Internet subscriber losses due to the end of the affordable connectivity program more than offset what otherwise would have been small subscriber gains in Q2 for WideOpenWest, CEO Teresa Elder said on an earnings call Thursday as the company announced Q2 results. Elder said WOW's focus on growing its fiber footprinting in expansion markets has been paying off. The company would have added more than 300 broadband customers in the quarter if not for 5,000 ACP subscribers it lost. She said WOW expects additional ACP subscriber losses in Q3. The company ended Q2 with 485,000 high-speed data revenue generating units, down from 507,800 the same quarter a year earlier, and 71,600 video revenue generating units, down from 110,000 a year prior. Elder said WOW is seeing increased numbers of customers buying broadband buddle with YouTube TV as the cabler transitions from traditional linear service to the streaming package (see 2305150027).

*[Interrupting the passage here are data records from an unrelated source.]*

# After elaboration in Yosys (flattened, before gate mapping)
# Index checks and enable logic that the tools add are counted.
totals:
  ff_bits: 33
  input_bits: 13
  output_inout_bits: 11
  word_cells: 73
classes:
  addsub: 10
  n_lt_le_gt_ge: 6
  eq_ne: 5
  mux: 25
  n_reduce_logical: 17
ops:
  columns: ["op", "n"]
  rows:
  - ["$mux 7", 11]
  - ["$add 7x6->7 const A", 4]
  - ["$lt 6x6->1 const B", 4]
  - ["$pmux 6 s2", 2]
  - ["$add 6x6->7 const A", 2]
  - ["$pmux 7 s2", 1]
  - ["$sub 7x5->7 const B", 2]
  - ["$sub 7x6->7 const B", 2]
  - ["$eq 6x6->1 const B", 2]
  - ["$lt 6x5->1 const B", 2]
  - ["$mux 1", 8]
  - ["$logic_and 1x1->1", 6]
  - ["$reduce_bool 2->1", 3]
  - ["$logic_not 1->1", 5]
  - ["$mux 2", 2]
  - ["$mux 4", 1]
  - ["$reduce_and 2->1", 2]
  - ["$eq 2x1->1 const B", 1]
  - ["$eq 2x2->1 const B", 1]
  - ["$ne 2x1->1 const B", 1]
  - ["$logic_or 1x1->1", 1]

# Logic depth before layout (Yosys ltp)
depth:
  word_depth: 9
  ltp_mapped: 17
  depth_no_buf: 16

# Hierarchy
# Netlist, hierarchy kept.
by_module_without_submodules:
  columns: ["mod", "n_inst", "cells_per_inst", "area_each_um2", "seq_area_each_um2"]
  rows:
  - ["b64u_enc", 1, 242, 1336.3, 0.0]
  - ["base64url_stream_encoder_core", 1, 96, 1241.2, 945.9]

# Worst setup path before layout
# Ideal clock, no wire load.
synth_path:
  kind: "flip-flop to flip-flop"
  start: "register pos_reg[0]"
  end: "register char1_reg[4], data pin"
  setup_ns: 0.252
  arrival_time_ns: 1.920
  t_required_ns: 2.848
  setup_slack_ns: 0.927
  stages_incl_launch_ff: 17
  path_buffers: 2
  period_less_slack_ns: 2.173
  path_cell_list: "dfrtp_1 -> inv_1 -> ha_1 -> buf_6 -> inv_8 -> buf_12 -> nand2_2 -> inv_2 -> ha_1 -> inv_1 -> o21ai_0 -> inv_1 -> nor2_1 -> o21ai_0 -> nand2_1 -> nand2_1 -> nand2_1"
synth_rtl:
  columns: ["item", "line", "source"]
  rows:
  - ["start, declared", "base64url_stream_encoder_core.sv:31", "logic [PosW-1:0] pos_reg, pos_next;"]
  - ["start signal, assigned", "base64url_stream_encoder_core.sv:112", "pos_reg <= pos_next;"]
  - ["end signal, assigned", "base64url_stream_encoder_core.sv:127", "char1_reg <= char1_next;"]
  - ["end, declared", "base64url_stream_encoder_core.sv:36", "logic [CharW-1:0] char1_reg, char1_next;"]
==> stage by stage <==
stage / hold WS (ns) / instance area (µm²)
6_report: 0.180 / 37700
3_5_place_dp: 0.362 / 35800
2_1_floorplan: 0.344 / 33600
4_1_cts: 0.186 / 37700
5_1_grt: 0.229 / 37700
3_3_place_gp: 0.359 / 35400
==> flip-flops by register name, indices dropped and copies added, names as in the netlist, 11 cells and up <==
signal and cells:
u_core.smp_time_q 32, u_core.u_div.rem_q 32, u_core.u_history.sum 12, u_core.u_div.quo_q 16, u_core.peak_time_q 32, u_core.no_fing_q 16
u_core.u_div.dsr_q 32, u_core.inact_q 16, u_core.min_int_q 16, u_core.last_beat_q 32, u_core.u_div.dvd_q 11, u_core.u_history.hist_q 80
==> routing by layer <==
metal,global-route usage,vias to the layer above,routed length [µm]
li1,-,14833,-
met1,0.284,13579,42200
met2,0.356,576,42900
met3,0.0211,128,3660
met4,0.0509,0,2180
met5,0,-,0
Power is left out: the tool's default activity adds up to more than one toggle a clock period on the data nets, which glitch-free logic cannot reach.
===== config.mk =====
export PLATFORM = sky130hd
export DESIGN_NAME = rau_divider
export DESIGN_NICKNAME = d
export VERILOG_FILES = /design/src/rtl/core/rau_pkg.sv /design/src/rtl/core/rau_divider.sv
export SDC_FILE = /design/constraint.sdc
export NUM_CORES = 1
export LEC_CHECK = 0
export BUFFER_PORTS_ARGS = -buffer_cell sky130_fd_sc_hd__buf_2
export CORE_MARGIN = 8
export CORE_UTILIZATION = 50
export DETAILED_ROUTE_END_ITERATION = 10
export PLACE_DENSITY = 0.78
export REMOVE_ABC_BUFFERS = 1
export SKIP_LAST_GASP = 1
export SYNTH_ARGS = -nofsm -noshare
export SYNTH_HDL_FRONTEND = slang
export SYNTH_SLANG_ARGS = --single-unit
export TNS_END_PERCENT = 5

===== constraint.sdc =====
create_clock -name clock -period 3.2 [get_ports clock]
set_clock_uncertainty 0.15 [all_clocks]
set_input_delay 0.48 -clock clock [delete_from_list [all_inputs] [get_ports clock]]
set_output_delay 0.48 -clock clock [all_outputs]
set_load 0.02 [all_outputs]
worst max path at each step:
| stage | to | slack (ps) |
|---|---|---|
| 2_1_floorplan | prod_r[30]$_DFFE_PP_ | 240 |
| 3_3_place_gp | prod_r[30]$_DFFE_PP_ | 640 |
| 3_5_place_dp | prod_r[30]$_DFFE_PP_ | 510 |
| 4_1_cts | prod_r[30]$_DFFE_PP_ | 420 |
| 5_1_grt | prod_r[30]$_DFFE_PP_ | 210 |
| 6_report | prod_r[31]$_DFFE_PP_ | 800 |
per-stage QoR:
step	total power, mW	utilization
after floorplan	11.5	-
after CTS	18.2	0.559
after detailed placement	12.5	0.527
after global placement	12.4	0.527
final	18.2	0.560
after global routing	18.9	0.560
**config.mk**
```make
export PLATFORM = sky130hd
export DESIGN_NAME = midi_channel_state_tracker_unit
export DESIGN_NICKNAME = d
export VERILOG_FILES = /design/src/rtl/mcst_pkg.sv /design/src/rtl/mcst_front.sv /design/src/rtl/mcst_queue.sv /design/src/rtl/mcst_back.sv /design/src/rtl/midi_channel_state_tracker_unit.sv
export SDC_FILE = /design/constraint.sdc
export NUM_CORES = 2
export LEC_CHECK = 0
export BUFFER_PORTS_ARGS = -buffer_cell sky130_fd_sc_hd__buf_2
export CAP_MARGIN = 15
export CORE_MARGIN = 5
export CORE_UTILIZATION = 56
export CTS_CLUSTER_DIAMETER = 120
export DETAILED_ROUTE_END_ITERATION = 10
export GPL_ROUTABILITY_DRIVEN = 1
export MAX_ROUTING_LAYER = met4
export PLACE_DENSITY = 0.72
export SYNTH_ARGS = -nofsm -noshare
export SYNTH_HDL_FRONTEND = slang
export SYNTH_HIERARCHICAL = 1
export SYNTH_SLANG_ARGS = --single-unit
```
**constraint.sdc**
```tcl
create_clock -name clock -period 10.2 [get_ports clock]
set_clock_uncertainty 0.1 [all_clocks]
set_input_delay 1.02 -clock clock [delete_from_list [all_inputs] [get_ports clock]]
set_output_delay 1.02 -clock clock [all_outputs]
set_load 0.02 [all_outputs]
```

Elder didn't address questions about the pending takeover offer from DigitalBridge and Crestview Partners (see 2405030047). She said a special board committee is evaluating the offer.
The FCC Media Bureau approved a waiver from Warner Bros. Discovery for TBS and TNT on the agency's audio description rules (see 2406210030). In a docket 11-43 order Thursday, the bureau said WBD has committed to an amount of audio description on the channels and on TruTV that exceeds the current quarterly requirement. It also said the unopposed petition saw support from advocates for blind and visually impaired consumers.
The broadband equity, access and deployment program will see no shortage of providers seeking funds, but "few will have what it takes" to effectively use the money for deployment and maintenance of future-proof networks in a timely and economical fashion, NCTA President Michael Powell wrote Tuesday in an op-ed in Governing. Incumbent private-sector internet service providers, with their decades-old track record of delivering cable and broadband, "are best equipped to meet the challenge," he wrote. Federal policymakers, Powell added, must avoid creating regulatory hoops that would disincentivize experienced providers from participating. State policymakers will face "ample temptation to stray from that focus and waste funds on unrelated objectives," Powell wrote.